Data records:
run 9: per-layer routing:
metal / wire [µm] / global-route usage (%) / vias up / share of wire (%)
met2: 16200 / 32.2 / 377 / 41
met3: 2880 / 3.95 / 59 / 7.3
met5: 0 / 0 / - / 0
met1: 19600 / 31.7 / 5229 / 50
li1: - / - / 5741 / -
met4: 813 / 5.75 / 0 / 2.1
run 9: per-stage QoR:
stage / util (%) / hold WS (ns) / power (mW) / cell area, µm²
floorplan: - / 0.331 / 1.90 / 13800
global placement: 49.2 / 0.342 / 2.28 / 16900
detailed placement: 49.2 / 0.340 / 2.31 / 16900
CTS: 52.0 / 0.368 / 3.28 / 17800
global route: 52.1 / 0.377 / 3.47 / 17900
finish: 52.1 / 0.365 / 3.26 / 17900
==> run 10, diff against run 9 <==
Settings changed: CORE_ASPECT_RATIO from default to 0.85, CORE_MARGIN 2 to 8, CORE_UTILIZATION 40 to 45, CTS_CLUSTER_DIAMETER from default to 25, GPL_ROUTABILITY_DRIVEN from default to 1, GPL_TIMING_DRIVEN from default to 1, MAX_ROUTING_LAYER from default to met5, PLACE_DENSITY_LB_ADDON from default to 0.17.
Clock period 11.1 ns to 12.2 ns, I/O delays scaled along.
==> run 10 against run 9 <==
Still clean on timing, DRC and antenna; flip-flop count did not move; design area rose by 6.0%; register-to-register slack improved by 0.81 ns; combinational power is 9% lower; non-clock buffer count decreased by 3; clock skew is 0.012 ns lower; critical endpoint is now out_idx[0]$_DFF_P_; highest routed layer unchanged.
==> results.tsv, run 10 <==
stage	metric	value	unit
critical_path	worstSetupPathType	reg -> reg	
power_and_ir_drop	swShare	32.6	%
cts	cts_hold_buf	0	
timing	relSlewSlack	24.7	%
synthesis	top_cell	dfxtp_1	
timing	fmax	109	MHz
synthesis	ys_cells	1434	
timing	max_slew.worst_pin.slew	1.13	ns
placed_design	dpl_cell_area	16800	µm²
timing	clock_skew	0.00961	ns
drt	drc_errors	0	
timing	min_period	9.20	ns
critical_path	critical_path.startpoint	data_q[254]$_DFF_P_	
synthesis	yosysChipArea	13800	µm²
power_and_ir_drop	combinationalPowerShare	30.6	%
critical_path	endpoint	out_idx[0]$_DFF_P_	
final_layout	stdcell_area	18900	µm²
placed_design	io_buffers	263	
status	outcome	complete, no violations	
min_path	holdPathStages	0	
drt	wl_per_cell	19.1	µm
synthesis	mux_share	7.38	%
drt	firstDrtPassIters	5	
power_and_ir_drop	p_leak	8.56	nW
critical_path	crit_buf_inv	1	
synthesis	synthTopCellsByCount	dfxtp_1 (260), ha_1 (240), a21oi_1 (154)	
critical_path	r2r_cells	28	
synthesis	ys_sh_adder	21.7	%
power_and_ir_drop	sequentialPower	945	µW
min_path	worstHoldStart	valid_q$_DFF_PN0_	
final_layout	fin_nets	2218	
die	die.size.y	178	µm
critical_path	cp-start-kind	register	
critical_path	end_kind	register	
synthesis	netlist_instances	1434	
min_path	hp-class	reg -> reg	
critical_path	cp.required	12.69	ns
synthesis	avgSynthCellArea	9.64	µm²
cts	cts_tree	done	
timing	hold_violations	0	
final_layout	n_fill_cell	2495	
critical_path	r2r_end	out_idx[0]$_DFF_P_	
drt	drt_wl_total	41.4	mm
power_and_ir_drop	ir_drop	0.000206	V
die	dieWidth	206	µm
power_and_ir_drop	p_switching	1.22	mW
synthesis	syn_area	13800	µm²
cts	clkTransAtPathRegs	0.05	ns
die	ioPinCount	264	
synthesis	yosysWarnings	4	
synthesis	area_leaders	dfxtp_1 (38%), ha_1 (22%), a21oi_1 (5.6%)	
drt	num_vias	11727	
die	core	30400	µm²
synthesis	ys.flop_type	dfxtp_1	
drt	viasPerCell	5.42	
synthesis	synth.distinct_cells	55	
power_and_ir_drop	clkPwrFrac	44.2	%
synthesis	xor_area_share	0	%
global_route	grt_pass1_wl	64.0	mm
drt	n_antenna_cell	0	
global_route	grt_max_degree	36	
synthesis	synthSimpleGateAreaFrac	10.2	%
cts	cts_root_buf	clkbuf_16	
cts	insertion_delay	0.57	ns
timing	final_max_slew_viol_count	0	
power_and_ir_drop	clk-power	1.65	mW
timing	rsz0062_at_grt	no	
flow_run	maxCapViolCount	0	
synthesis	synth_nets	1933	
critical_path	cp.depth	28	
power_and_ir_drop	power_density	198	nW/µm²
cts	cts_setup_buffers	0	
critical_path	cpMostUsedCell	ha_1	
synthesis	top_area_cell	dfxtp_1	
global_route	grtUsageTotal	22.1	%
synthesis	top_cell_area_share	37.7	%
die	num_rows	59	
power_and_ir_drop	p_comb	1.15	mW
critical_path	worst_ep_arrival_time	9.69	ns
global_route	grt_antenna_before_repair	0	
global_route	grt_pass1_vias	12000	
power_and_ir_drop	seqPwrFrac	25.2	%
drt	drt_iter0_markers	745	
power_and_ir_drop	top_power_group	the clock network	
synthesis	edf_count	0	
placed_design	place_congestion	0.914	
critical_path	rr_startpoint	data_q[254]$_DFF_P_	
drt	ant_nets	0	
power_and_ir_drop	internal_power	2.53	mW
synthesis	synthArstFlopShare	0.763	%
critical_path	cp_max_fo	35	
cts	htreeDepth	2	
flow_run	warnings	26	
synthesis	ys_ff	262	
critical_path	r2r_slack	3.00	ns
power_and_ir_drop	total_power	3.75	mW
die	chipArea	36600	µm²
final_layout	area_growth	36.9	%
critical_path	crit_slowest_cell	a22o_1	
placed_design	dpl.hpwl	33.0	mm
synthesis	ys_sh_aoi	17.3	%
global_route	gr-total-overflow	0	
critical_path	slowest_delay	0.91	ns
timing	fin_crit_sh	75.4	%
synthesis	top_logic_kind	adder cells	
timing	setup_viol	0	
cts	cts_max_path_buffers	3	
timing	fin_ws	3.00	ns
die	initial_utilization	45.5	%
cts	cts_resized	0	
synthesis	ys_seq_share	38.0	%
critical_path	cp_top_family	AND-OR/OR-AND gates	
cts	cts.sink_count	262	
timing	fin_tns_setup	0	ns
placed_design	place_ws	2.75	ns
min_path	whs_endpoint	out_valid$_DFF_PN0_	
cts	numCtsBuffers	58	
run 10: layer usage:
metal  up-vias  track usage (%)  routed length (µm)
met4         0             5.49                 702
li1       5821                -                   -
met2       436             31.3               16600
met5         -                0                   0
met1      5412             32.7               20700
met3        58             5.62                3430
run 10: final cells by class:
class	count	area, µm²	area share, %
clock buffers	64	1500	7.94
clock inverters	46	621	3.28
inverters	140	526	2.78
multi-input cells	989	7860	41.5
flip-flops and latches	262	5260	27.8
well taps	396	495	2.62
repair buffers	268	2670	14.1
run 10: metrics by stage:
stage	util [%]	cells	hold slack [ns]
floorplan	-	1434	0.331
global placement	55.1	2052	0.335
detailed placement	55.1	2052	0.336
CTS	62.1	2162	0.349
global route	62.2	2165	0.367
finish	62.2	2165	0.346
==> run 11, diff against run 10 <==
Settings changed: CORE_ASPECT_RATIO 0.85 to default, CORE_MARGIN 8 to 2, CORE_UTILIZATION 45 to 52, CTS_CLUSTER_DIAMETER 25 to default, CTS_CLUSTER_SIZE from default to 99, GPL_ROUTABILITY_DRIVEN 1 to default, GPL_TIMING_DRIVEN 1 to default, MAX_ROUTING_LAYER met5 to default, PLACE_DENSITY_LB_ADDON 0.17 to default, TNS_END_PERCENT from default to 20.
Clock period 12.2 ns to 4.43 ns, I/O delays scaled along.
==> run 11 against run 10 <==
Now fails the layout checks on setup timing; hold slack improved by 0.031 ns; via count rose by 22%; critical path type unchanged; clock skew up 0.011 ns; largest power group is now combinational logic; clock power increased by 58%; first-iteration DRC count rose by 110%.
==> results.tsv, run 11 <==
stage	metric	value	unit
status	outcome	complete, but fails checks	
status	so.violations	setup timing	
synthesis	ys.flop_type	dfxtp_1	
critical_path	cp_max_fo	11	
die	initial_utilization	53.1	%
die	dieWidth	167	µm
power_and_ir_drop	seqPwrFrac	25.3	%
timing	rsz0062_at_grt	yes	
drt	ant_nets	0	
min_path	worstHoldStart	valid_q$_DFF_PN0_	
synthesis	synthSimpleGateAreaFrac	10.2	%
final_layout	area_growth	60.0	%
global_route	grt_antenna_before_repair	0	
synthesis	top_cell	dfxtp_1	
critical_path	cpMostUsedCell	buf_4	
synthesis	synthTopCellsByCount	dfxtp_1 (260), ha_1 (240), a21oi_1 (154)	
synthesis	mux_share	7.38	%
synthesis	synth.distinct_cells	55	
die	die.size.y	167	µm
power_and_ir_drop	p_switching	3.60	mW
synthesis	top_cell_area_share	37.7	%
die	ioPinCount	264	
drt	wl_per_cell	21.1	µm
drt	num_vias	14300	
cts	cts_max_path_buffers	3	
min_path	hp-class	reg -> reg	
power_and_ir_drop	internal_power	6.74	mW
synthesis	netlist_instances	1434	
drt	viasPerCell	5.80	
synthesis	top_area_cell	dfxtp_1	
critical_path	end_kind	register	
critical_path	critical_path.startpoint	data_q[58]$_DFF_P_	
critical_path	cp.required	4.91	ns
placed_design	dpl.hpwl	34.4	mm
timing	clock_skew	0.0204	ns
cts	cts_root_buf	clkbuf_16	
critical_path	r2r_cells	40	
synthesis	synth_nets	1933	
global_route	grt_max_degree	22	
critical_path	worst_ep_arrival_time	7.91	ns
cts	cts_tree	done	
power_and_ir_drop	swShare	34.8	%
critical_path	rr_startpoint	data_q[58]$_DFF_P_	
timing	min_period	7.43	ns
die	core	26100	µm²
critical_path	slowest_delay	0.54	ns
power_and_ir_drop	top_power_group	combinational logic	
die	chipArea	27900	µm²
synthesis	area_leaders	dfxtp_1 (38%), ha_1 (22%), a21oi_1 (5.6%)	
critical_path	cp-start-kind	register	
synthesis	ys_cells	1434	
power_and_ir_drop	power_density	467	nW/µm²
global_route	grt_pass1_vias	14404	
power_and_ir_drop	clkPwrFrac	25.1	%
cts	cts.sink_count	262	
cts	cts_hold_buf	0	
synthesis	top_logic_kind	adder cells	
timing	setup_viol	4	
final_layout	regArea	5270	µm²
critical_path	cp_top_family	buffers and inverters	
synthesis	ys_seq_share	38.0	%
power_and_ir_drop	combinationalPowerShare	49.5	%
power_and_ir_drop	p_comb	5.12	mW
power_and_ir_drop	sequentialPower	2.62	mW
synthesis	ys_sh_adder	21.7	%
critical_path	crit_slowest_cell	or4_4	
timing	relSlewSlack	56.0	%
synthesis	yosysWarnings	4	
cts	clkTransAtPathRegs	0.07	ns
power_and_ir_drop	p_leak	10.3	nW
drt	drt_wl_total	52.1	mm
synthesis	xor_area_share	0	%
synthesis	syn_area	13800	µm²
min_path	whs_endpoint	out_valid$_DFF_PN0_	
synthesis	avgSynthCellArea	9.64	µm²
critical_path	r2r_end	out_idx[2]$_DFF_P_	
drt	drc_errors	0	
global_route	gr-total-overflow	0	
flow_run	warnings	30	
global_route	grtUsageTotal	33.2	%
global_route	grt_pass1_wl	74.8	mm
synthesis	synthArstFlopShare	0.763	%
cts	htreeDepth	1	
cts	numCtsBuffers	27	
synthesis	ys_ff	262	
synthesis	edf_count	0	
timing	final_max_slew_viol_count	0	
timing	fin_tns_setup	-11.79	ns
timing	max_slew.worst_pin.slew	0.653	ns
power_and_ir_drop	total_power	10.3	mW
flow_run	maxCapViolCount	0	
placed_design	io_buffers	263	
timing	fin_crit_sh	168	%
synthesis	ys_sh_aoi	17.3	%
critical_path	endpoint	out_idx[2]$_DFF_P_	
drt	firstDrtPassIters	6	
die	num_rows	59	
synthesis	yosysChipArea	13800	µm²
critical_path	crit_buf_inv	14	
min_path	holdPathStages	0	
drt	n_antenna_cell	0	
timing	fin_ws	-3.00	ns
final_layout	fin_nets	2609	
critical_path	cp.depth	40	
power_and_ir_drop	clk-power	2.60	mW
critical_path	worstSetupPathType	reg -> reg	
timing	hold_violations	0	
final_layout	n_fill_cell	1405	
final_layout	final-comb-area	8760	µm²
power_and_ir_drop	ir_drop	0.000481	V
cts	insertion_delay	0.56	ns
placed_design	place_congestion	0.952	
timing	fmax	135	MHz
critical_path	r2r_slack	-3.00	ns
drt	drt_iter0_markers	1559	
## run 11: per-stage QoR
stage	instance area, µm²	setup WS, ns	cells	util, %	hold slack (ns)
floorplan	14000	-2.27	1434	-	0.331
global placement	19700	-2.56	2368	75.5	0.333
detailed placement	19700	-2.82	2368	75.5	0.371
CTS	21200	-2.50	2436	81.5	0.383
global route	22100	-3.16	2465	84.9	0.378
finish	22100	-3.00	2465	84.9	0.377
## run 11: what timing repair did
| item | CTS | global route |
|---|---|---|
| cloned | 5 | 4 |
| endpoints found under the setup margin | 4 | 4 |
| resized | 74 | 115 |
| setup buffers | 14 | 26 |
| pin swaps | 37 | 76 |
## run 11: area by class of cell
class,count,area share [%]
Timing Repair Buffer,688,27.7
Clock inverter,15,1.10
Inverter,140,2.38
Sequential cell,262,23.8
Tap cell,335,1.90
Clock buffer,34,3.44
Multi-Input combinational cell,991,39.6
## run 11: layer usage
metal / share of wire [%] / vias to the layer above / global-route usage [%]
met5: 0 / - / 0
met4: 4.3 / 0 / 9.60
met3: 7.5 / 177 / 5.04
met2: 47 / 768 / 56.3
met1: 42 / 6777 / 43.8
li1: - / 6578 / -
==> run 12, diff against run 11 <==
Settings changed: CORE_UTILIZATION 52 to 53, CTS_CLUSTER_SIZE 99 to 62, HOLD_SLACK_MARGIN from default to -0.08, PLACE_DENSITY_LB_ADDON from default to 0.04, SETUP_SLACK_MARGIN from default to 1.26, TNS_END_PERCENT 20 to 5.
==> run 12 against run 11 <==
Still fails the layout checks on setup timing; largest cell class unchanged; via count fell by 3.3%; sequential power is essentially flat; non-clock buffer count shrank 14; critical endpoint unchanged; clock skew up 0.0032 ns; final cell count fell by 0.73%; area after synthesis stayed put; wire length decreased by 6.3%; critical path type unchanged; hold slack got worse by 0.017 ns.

• TASK TO CARRY OUT
Copy every line of the records above, starting with the first, up to and including the line containing "run 9: per-stage".

• TASK RESPONSE
run 9: per-layer routing:
metal / wire [µm] / global-route usage (%) / vias up / share of wire (%)
met2: 16200 / 32.2 / 377 / 41
met3: 2880 / 3.95 / 59 / 7.3
met5: 0 / 0 / - / 0
met1: 19600 / 31.7 / 5229 / 50
li1: - / - / 5741 / -
met4: 813 / 5.75 / 0 / 2.1
run 9: per-stage QoR:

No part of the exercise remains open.